Only the lines below starting at the one containing "clkbuf_1: 13" and ending at the one containing "-26,6 +26,8 @@" belong in the answer, each copied exactly.

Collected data
-*-*-
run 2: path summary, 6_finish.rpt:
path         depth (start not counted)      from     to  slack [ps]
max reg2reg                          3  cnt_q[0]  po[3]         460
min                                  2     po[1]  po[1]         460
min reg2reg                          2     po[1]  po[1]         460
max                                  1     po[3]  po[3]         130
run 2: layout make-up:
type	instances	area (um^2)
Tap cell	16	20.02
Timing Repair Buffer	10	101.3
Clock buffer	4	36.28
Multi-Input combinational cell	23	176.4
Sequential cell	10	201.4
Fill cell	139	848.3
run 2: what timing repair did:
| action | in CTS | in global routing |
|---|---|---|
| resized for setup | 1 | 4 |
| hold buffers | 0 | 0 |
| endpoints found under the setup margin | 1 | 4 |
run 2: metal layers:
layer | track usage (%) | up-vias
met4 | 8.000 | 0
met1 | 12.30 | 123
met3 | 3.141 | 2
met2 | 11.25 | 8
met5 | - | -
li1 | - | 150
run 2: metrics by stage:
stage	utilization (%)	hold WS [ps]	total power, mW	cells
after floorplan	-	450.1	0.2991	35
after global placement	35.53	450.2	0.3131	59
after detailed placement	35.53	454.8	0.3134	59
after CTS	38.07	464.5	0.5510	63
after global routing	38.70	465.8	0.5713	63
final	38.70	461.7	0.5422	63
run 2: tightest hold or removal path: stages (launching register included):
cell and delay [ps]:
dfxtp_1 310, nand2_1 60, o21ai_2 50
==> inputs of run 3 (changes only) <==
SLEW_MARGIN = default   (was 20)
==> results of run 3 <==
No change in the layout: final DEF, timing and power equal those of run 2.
==> src/rtl/cle_key_reader_pkg.sv <==
// Shared types and constants for the CLE28e key/ID reader: state encodings,
// access-type codes, bus idle/active values and default key parameters.
package cle_key_pkg;

   // Combined view of the reader's progress, as seen on the debug port.
   typedef enum logic [2:0] {
      ST_IDLE   = 3'd0,
      ST_SETUP  = 3'd1,
      ST_STROBE = 3'd2,
      ST_HOLD   = 3'd3,
      ST_FINISH = 3'd4
   } key_state_e;

   // Top-level sequencer states; the access engine supplies the
   // SETUP/STROBE/HOLD detail while the sequencer is in SEQ_RUN.
   typedef enum logic [1:0] {
      SEQ_IDLE   = 2'd0,
      SEQ_RUN    = 2'd1,
      SEQ_FINISH = 2'd2
   } seq_state_e;

   // Access type carried on the is_read line of an access request.
   localparam logic ACC_UNLOCK = 1'b0;
   localparam logic ACC_READ   = 1'b1;

   // Address/select pins driven towards the key device.
   typedef struct packed {
      logic       ba13;
      logic       ba12;
      logic [3:0] ba7_4;
      logic       sser_n;
      logic       br_w;
   } key_bus_t;

   localparam key_bus_t BUS_IDLE = '{ba13: 1'b0, ba12: 1'b0, ba7_4: 4'h0,
                                     sser_n: 1'b1, br_w: 1'b0};

   localparam logic [31:0] DEF_UNLOCK_SEQ = 32'h0000_28A9;
   localparam logic [31:0] DEF_EXPECT_ID  = 32'h0000_C35A;

   // Bus value for an access to the given BA7..BA4 nibble.
   function automatic key_bus_t bus_active(input logic [3:0] nib);
      key_bus_t b;
      b.ba13   = 1'b0;
      b.ba12   = 1'b1;
      b.ba7_4  = nib;
      b.sser_n = 1'b0;
      b.br_w   = 1'b1;
      return b;
   endfunction

   // Nibble idx of a packed unlock sequence (nibble 0 in bits 3:0).
   function automatic logic [3:0] unlock_nibble(input logic [31:0] seq,
                                                input int unsigned idx);
      logic [3:0] nib;
      nib = 4'h0;
      for (int unsigned i = 0; i < 8; i++) begin
         if (idx == i) nib = seq[4*i +: 4];
      end
      return nib;
   endfunction

endpackage

==> src/rtl/cle_key_reader_if.sv <==
// Pin bundle between the reader (master) and the CLE28e key device (slave).
interface cle_key_reader_if;
   logic       ba13;
   logic       ba12;
   logic [3:0] ba7_4;
   logic       sser_n;
   logic       br_w;
   logic       key_clk;
   logic       sdrd;

   modport master (output ba13, ba12, ba7_4, sser_n, br_w, key_clk,
                   input  sdrd);
   modport slave  (input  ba13, ba12, ba7_4, sser_n, br_w, key_clk,
                   output sdrd);
endinterface

==> src/rtl/cle_key_reader_access.sv <==
// Timing engine for one key-device access: SETUP (1 clk), STROBE (STROBE_W
// clks with key_clk high), HOLD (1 clk). Address/select are loaded on entry
// to SETUP and stay put until the access ends, so they never move while
// key_clk is high.
//
// Request protocol: req is sampled in IDLE and in the HOLD clock. ack is a
// one-clock pulse during HOLD; a req seen in that same clock chains the next
// access straight into SETUP with no gap. sample_pulse is high for the SETUP
// clock of a read access; the consumer captures sdrd on the edge ending it.
module cle_key_access
   import cle_key_pkg::*;
#(
   parameter int STROBE_W = 2
) (
   input  logic       clk,
   input  logic       rst,
   input  logic       req,
   input  logic [3:0] nibble,
   input  logic       is_read,
   output logic       sample_pulse,
   output logic       ack,
   output logic       key_clk,
   output key_bus_t   bus,
   output key_state_e state
);

   localparam int CNT_W = (STROBE_W > 1) ? $clog2(STROBE_W) : 1;
   localparam logic [CNT_W-1:0] CNT_LAST = CNT_W'(STROBE_W - 1);

   logic [CNT_W-1:0] cnt;

   // Access FSM with registered bus, strobe and handshake outputs.
   always_ff @(posedge clk or posedge rst) begin
      if (rst) begin
         state        <= ST_IDLE;
         cnt          <= '0;
         bus          <= BUS_IDLE;
         key_clk      <= 1'b0;
         sample_pulse <= 1'b0;
         ack          <= 1'b0;
      end else begin
         sample_pulse <= 1'b0;
         ack          <= 1'b0;
         case (state)
            ST_IDLE: begin
               if (req) begin
                  state        <= ST_SETUP;
                  bus          <= bus_active(nibble);
                  sample_pulse <= (is_read == ACC_READ);
               end
            end
            ST_SETUP: begin
               state   <= ST_STROBE;
               key_clk <= 1'b1;
               cnt     <= '0;
            end
            ST_STROBE: begin
               if (cnt == CNT_LAST) begin
                  state   <= ST_HOLD;
                  key_clk <= 1'b0;
                  ack     <= 1'b1;
               end else begin
                  cnt <= cnt + 1'b1;
               end
            end
            ST_HOLD: begin
               if (req) begin
                  state        <= ST_SETUP;
                  bus          <= bus_active(nibble);
                  sample_pulse <= (is_read == ACC_READ);
               end else begin
                  state <= ST_IDLE;
                  bus   <= BUS_IDLE;
               end
            end
            default: begin
               state   <= ST_IDLE;
               bus     <= BUS_IDLE;
               key_clk <= 1'b0;
            end
         endcase
      end
   end

endmodule

==> src/rtl/cle_key_reader.sv <==
// Host-side sequencer for the CLE28e key/ID device. On start it issues the
// unlock accesses, then ID_BITS read accesses, shifting SDRD into id_word
// MSB-first, and finally flags whether the word equals EXPECT_ID.
module cle_key_reader
   import cle_key_pkg::*;
#(
   parameter int                 ID_BITS    = 16,
   parameter int                 UNLOCK_LEN = 4,
   parameter logic [31:0]        UNLOCK_SEQ = DEF_UNLOCK_SEQ,
   parameter logic [3:0]         READ_NIB   = 4'h0,
   parameter int                 STROBE_W   = 2,
   parameter logic [ID_BITS-1:0] EXPECT_ID  = DEF_EXPECT_ID[ID_BITS-1:0]
) (
   input  logic               clk,
   input  logic               rst,
   input  logic               start,
   output logic               busy,
   output logic               done,
   output logic [ID_BITS-1:0] id_word,
   output logic               match,
   cle_key_reader_if.master   bus,
   output key_state_e         dbg_state
);

   localparam int TOTAL = UNLOCK_LEN + ID_BITS;
   localparam int IDX_W = $clog2(TOTAL + 1);
   localparam logic [IDX_W-1:0] LAST_IDX  = IDX_W'(TOTAL - 1);
   localparam logic [IDX_W-1:0] UNLOCK_NB = IDX_W'(UNLOCK_LEN);

   seq_state_e       seq_state;
   logic [IDX_W-1:0] idx;
   logic [IDX_W-1:0] req_idx;
   logic             acc_req;
   logic             acc_is_read;
   logic [3:0]       acc_nibble;
   logic             acc_sample;
   logic             acc_ack;
   logic             acc_key_clk;
   key_bus_t         acc_bus;
   key_state_e       acc_state;

   // Next access request: the first one straight from start, then one per
   // HOLD clock until the last index has been issued.
   always_comb begin
      acc_req = 1'b0;
      req_idx = '0;
      if (seq_state == SEQ_IDLE) begin
         acc_req = start;
      end else if (seq_state == SEQ_RUN && acc_ack && idx != LAST_IDX) begin
         acc_req = 1'b1;
         req_idx = idx + 1'b1;
      end
      acc_is_read = (req_idx >= UNLOCK_NB) ? ACC_READ : ACC_UNLOCK;
      acc_nibble  = (acc_is_read == ACC_READ) ? READ_NIB
                                              : unlock_nibble(UNLOCK_SEQ, 32'(req_idx));
   end

   cle_key_access #(
      .STROBE_W (STROBE_W)
   ) u_access (
      .clk          (clk),
      .rst          (rst),
      .req          (acc_req),
      .nibble       (acc_nibble),
      .is_read      (acc_is_read),
      .sample_pulse (acc_sample),
      .ack          (acc_ack),
      .key_clk      (acc_key_clk),
      .bus          (acc_bus),
      .state        (acc_state)
   );

   assign bus.ba13    = acc_bus.ba13;
   assign bus.ba12    = acc_bus.ba12;
   assign bus.ba7_4   = acc_bus.ba7_4;
   assign bus.sser_n  = acc_bus.sser_n;
   assign bus.br_w    = acc_bus.br_w;
   assign bus.key_clk = acc_key_clk;

   // Sequencer FSM: index counter, ID shift register, done pulse and compare.
   always_ff @(posedge clk or posedge rst) begin
      if (rst) begin
         seq_state <= SEQ_IDLE;
         idx       <= '0;
         busy      <= 1'b0;
         done      <= 1'b0;
         id_word   <= '0;
         match     <= 1'b0;
      end else begin
         done <= 1'b0;
         case (seq_state)
            SEQ_IDLE: begin
               if (start) begin
                  seq_state <= SEQ_RUN;
                  busy      <= 1'b1;
                  id_word   <= '0;
                  match     <= 1'b0;
                  idx       <= '0;
               end
            end
            SEQ_RUN: begin
               if (acc_sample) begin
                  id_word <= (id_word << 1) | ID_BITS'(bus.sdrd);
               end
               if (acc_ack) begin
                  if (idx == LAST_IDX) begin
                     seq_state <= SEQ_FINISH;
                     busy      <= 1'b0;
                     done      <= 1'b1;
                     match     <= (id_word == EXPECT_ID);
                  end else begin
                     idx <= idx + 1'b1;
                  end
               end
            end
            SEQ_FINISH: begin
               seq_state <= SEQ_IDLE;
               idx       <= '0;
            end
            default: begin
               seq_state <= SEQ_IDLE;
               busy      <= 1'b0;
            end
         endcase
      end
   end

   // Debug view: access-level detail while running, else sequencer state.
   always_comb begin
      dbg_state = ST_IDLE;
      if (seq_state == SEQ_RUN)         dbg_state = acc_state;
      else if (seq_state == SEQ_FINISH) dbg_state = ST_FINISH;
   end

endmodule

==> src/flat_wrapper.sv <==
// flat-port wrapper written by rule: the top's interface ports become plain ports
module cle_key_reader_flat import cle_key_pkg::*;
#(
   parameter int                 ID_BITS    = 16,
   parameter int                 UNLOCK_LEN = 4,
   parameter logic [31:0]        UNLOCK_SEQ = DEF_UNLOCK_SEQ,
   parameter logic [3:0]         READ_NIB   = 4'h0,
   parameter int                 STROBE_W   = 2,
   parameter logic [ID_BITS-1:0] EXPECT_ID  = DEF_EXPECT_ID[ID_BITS-1:0]
)
  (clk, rst, start, busy, done, id_word, match, dbg_state, bus_ba13, bus_ba12, bus_ba7_4, bus_sser_n, bus_br_w, bus_key_clk, bus_sdrd);
  cle_key_reader_if bus_i ();
  input  logic clk;
  input  logic rst;
  input  logic start;
  output logic busy;
  output logic done;
  output logic [ID_BITS-1:0] id_word;
  output logic match;
  output key_state_e dbg_state;
  output wire logic [$bits(bus_i.ba13)-1:0] bus_ba13;
  output wire logic [$bits(bus_i.ba12)-1:0] bus_ba12;
  output wire logic [$bits(bus_i.ba7_4)-1:0] bus_ba7_4;
  output wire logic [$bits(bus_i.sser_n)-1:0] bus_sser_n;
  output wire logic [$bits(bus_i.br_w)-1:0] bus_br_w;
  output wire logic [$bits(bus_i.key_clk)-1:0] bus_key_clk;
  input wire logic [$bits(bus_i.sdrd)-1:0] bus_sdrd;
  assign bus_ba13 = bus_i.ba13;
  assign bus_ba12 = bus_i.ba12;
  assign bus_ba7_4 = bus_i.ba7_4;
  assign bus_sser_n = bus_i.sser_n;
  assign bus_br_w = bus_i.br_w;
  assign bus_key_clk = bus_i.key_clk;
  assign bus_i.sdrd = bus_sdrd;
  cle_key_reader #(.ID_BITS(ID_BITS), .UNLOCK_LEN(UNLOCK_LEN), .UNLOCK_SEQ(UNLOCK_SEQ), .READ_NIB(READ_NIB), .STROBE_W(STROBE_W), .EXPECT_ID(EXPECT_ID)) u_core (.clk(clk), .rst(rst), .start(start), .busy(busy), .done(done), .id_word(id_word), .match(match), .bus(bus_i), .dbg_state(dbg_state));
endmodule
==> config.mk <==
export PLATFORM = sky130hd
export DESIGN_NAME = cle_key_reader_flat
export DESIGN_NICKNAME = d
export VERILOG_FILES = /design/src/rtl/cle_key_reader_pkg.sv /design/src/rtl/cle_key_reader_if.sv /design/src/rtl/cle_key_reader_access.sv /design/src/rtl/cle_key_reader.sv /design/src/flat_wrapper.sv
export SDC_FILE = /design/constraint.sdc
export NUM_CORES = 1
export LEC_CHECK = 0
export ABC_CLOCK_PERIOD_IN_PS = 4770
export CAP_MARGIN = 0
export CORE_MARGIN = 2
export CORE_UTILIZATION = 50
export DETAILED_ROUTE_END_ITERATION = 8
export GPL_TIMING_DRIVEN = 0
export MAX_ROUTING_LAYER = met4
export PLACE_DENSITY = 0.83
export SETUP_SLACK_MARGIN = 0.1
export SLEW_MARGIN = 20
export SYNTH_ARGS = -nofsm -noshare
export SYNTH_HDL_FRONTEND = slang
export SYNTH_SLANG_ARGS = --single-unit
==> constraint.sdc <==
create_clock -name clk -period 4.77 [get_ports clk]
set_input_delay 0.954 -clock clk [delete_from_list [all_inputs] [get_ports clk]]
set_output_delay 0.954 -clock clk [all_outputs]
set_load 0.01 [all_outputs]
==> summary.md <==
| Metric | Value |
|---|---|
| Number of synthesized register bits | 37 |
| Max_slew headroom | 49.6% |
| First-pass detailed-route iteration total | 4 |
| Slew @ Worst Pin | 0.755 ns |
| Most common library cells after synthesis | 36 x dfrtp_1, 22 x o21ai_0, 18 x nand2_1, 18 x nand3_1, 14 x inv_1 |
| Synth area leader | dfrtp_1 |
| First-pass GRT wire length | 7.16 mm |
| Ports | 35 |
| Vias in the first global route | 1620 |
| Core Region | 0.00369 mm2 |
| Critical path required time | 3.82 ns |
| Hpwl dp | 2.87 mm |
| FF-to-FF setup slack | 2.57 ns |
| Final GP Congestion | 0.859 |
| Status | complete, no violations |
| Syn Inst Count | 208 |
| Layout area overhead | 24.2% |
| Synthesized area per cell | 9.28 um2 |
| Initial antenna violation count | 0 |
| Main synth FF type | dfrtp_1 |
| Placed Cells | 289 |
| TritonCTS Buffers | 5 |
| Avg Vias per Cell | 5.67 |
| Sw Pwr | 0.494 mW |
| FF-to-FF path depth | 5 |
| Pwr Density | 537 mW/mm2 |
| DR iter-0 viols | 102 |
| Layout Cells excl Fill | 297 |
| GRT met1 Usage | 28.7% |
| Part of the Yosys area used for sequential elements | 48.1% |
| Nets | 257 |
| Busiest layer in global routing | met2 |
| Post_cts resized | 0 |
| Diode count | 0 |
| Share of layout cells above drive strength 1 | 6.83% |
| Clk root buf | clkbuf_8 |
| Post-CTS setup buffers | 0 |
| Arrival time of the worst setup path | 2.15 ns |
| Count leader, synth | dfrtp_1 |
| Number of synthesized flops with an enable pin | 0 |
| P_int | 0.793 mW |
| Hold buffers post-CTS | 0 |
| Yosys top cell area share | 46.7% |
| H-tree levels | 2 |
| Synth Warn # | 0 |
| Peak supply drop | 368 uV |
| Met2 Use GR | 32.9% |
| RSZ-0062 raised after global routing | false |
| CP Capture Type | primary output |
| Synth async-reset ratio | 100% |
| Netlist cell types | 45 |
| Sequential power share | 38.1% |
| CP max FO | 10 |
| Hold Crit Class | flip-flop to flip-flop |
| Vias | 1683 |
| CTS tree | built |
| Setup TNS Final | 0 ns |
| Critical Path Source Type | flip-flop |
| Clock Latency Late Sink | 0.29 ns |
| Crit share post-route | 65.1% |
| CTS clk-pin slew, worst paths | 0.07 ns |
| Die area | 0.00437 mm2 |
| Cell Rows | 22 |
| Max Cap Viol | 0 |
| Logic pwr share | 45.5% |
| Clk sinks | 37 |
| Clock Power Share | 16.4% |
| I/O Buffers | 32 |
| Final min period | 3.11 ns |
| Critical path type | flip-flop to primary output |
| DR DRC count | 0 |
| Die Wd | 66.1 um |
| Worst Skew | 0.00511 ns |
| Final WL | 4.08 mm |
| Max Freq | 322 MHz |
| Largest net degree at the start of global routing | 38 |
| Worst Hold Depth | 1 |
| GRT met3 Usage | 6.30% |
| Switching share of power | 38.4% |
| GRT Total Usage | 22.0% |
| Top cells by area, synth | dfrtp_1 47%, o21ai_0 5.7%, nand3_1 4.7%, nand2_1 3.5%, ha_1 3.2% |
| Wire per inst | 13.8 um |
| Grt ovf | 0 |
| Max-slew violation count | 0 |
| Final setup fails | 0 |
| Die Span Y | 66.1 um |
| Final ANT Viol Nets | 0 |
| Final hold violations | 0 |
| Core Util, Final | 65.0% |
| Starting Density | 52.3% |
| Post-Syn Area | 0.00193 mm2 |
| Clock Tree Buf Depth | 2 |
| P_leak | 1.10 nW |
[critical path, cell delays in order, from the launching register on]
cell             delay [ns]
dfrtp_1                0.38
clkbuf_1               0.34
clkbuf_1               0.39
nor2b_1                0.21
clkdlybuf4s50_1        0.55
[worst paths after layout]
check,startpoint,to
setup / recovery,u_core.seq_state[1]$_DFFE_PP0P_,dbg_state[2]
hold / removal,u_core.u_access.bus[3]$_DFFE_PP0P_,u_core.u_access.bus[3]$_DFFE_PP0P_
setup reg to reg,u_core.idx[0]$_DFFE_PP0P_,u_core.u_access.state[0]$_DFFE_PP0P_
hold reg to reg,u_core.u_access.bus[3]$_DFFE_PP0P_,u_core.u_access.bus[3]$_DFFE_PP0P_
max in group asynchronous,rst,u_core.idx[3]$_DFFE_PP0P_
min in group asynchronous,rst,u_core.u_access.key_clk$_DFFE_PP0P_
[area by class of cell]
class / instances / area, um2
flip-flops and latches: 37 / 927
clock buffers: 6 / 72.6
fillers: 313 / 1290
repair buffers: 32 / 320
plain buffers: 17 / 80.1
inverters: 14 / 52.6
clock inverters: 2 / 10.0
well taps: 48 / 60.1
multi-input cells: 141 / 873
[layout by cell type (no fill, tap or decap), types with 2 or more instances in the layout]
cell type / n
a211o_1: 3
a21o_1: 3
a21oi_1: 3
and2_1: 3
buf_4: 4
clkbuf_1: 13
clkbuf_8: 5
clkdlybuf4s50_1: 32
clkinv_2: 2
conb_1: 2
dfrtp_1: 36
ha_1: 5
inv_1: 13
mux2_2: 2
mux2i_1: 5
nand2_1: 18
nand3_1: 18
nand4_1: 3
nor2_1: 11
nor2b_1: 5
nor3_1: 5
nor3b_1: 4
nor4_1: 3
o21ai_0: 22
o21ai_1: 3
o22ai_1: 2
o31ai_1: 2
[power groups by stage]
stage | Sequential, mW | Clock, mW | Combinational (mW)
floorplan | 0.501 | 0 | 0.351
global placement | 0.494 | 0 | 0.573
detailed placement | 0.494 | 0 | 0.587
CTS | 0.489 | 0.217 | 0.589
global route | 0.503 | 0.230 | 0.660
finish | 0.490 | 0.211 | 0.585
[flip-flops by register name, indices dropped and copies added, names as in the netlist, 2 cells and up]
signal and cells:
u_core.u_access.state 2, u_core.seq_state 2, u_core.idx 5, u_core.u_access.bus 5, u_core.id_word 16
[per-stage QoR]
step	total power [mW]	instance area [um2]	hold slack [ns]	setup WS, ns
after CTS	1.30	2400	0.496	1.67
final	1.29	2400	0.489	1.66
after detailed placement	1.08	2310	0.480	1.87
after floorplan	0.852	1930	0.477	2.62
after global placement	1.07	2310	0.477	1.90
after global routing	1.39	2400	0.514	1.54
[layer usage]
| metal | vias to the layer above | routed length [um] |
|---|---|---|
| li1 | 818 | - |
| met1 | 818 | 1880 |
| met2 | 41 | 1950 |
| met3 | 6 | 192 |
| met4 | 0 | 58 |
| met5 | - | 0 |
[kinds of logic after synthesis]
family	share of synthesized area (%)
flops	48.1
buf+inv	6.87
simple gates	19.5
compound gates	17.9
fa+ha+maj	3.24
mux	3.76
xor+xnor	0.454
other cells	0.194
No activity file was read; power rests on OpenSTA's default activity.
==> edit 1, RTL diff (same flow settings) <==
Put a register stage on the output `dbg_state`. The value now appears one clock later. The other outputs are not delayed to match.
--- a/src/rtl/cle_key_reader.sv
+++ b/src/rtl/cle_key_reader.sv
@@ -26,6 +26,8 @@
    localparam int IDX_W = $clog2(TOTAL + 1);
    localparam logic [IDX_W-1:0] LAST_IDX  = IDX_W'(TOTAL - 1);
    localparam logic [IDX_W-1:0] UNLOCK_NB = IDX_W'(UNLOCK_LEN);
+
+   key_state_e dbg_state_d;
 
    seq_state_e       seq_state;
    logic [IDX_W-1:0] idx;
@@ -127,9 +129,13 @@
 
    // Debug view: access-level detail while running, else sequencer state.
    always_comb begin
-      dbg_state = ST_IDLE;
-      if (seq_state == SEQ_RUN)         dbg_state = acc_state;
-      else if (seq_state == SEQ_FINISH) dbg_state = ST_FINISH;
+      dbg_state_d = ST_IDLE;
+      if (seq_state == SEQ_RUN)         dbg_state_d = acc_state;
+      else if (seq_state == SEQ_FINISH) dbg_state_d = ST_FINISH;
+   end
+
+   always_ff @(posedge clk) begin
+      dbg_state <= dbg_state_d;
    end
 
 endmodule
Check against the original RTL: not equivalent (Yosys sat finds a counterexample within 4 cycles, from zero or initial values and one cycle with rst high).
==> edit 1 against the unedited design <==
Setup slack better by 0.81 ns. Largest power group unchanged. Total power down 8.2%. Via count down 1.2%. Sequential cell count up 3. Combinational power down 18%. Critical path depth down 3. First-iteration DRC count up 69%. Area after synthesis up 4.3%. Routed wire length up 3.6%. Final area up 3.2%.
-*-*-
PROBLEM SOLUTION:
clkbuf_1: 13
clkbuf_8: 5
clkdlybuf4s50_1: 32
clkinv_2: 2
conb_1: 2
dfrtp_1: 36
ha_1: 5
inv_1: 13
mux2_2: 2
mux2i_1: 5
nand2_1: 18
nand3_1: 18
nand4_1: 3
nor2_1: 11
nor2b_1: 5
nor3_1: 5
nor3b_1: 4
nor4_1: 3
o21ai_0: 22
o21ai_1: 3
o22ai_1: 2
o31ai_1: 2
[power groups by stage]
stage | Sequential, mW | Clock, mW | Combinational (mW)
floorplan | 0.501 | 0 | 0.351
global placement | 0.494 | 0 | 0.573
detailed placement | 0.494 | 0 | 0.587
CTS | 0.489 | 0.217 | 0.589
global route | 0.503 | 0.230 | 0.660
finish | 0.490 | 0.211 | 0.585
[flip-flops by register name, indices dropped and copies added, names as in the netlist, 2 cells and up]
signal and cells:
u_core.u_access.state 2, u_core.seq_state 2, u_core.idx 5, u_core.u_access.bus 5, u_core.id_word 16
[per-stage QoR]
step	total power [mW]	instance area [um2]	hold slack [ns]	setup WS, ns
after CTS	1.30	2400	0.496	1.67
final	1.29	2400	0.489	1.66
after detailed placement	1.08	2310	0.480	1.87
after floorplan	0.852	1930	0.477	2.62
after global placement	1.07	2310	0.477	1.90
after global routing	1.39	2400	0.514	1.54
[layer usage]
| metal | vias to the layer above | routed length [um] |
|---|---|---|
| li1 | 818 | - |
| met1 | 818 | 1880 |
| met2 | 41 | 1950 |
| met3 | 6 | 192 |
| met4 | 0 | 58 |
| met5 | - | 0 |
[kinds of logic after synthesis]
family	share of synthesized area (%)
flops	48.1
buf+inv	6.87
simple gates	19.5
compound gates	17.9
fa+ha+maj	3.24
mux	3.76
xor+xnor	0.454
other cells	0.194
No activity file was read; power rests on OpenSTA's default activity.
==> edit 1, RTL diff (same flow settings) <==
Put a register stage on the output `dbg_state`. The value now appears one clock later. The other outputs are not delayed to match.
--- a/src/rtl/cle_key_reader.sv
+++ b/src/rtl/cle_key_reader.sv
@@ -26,6 +26,8 @@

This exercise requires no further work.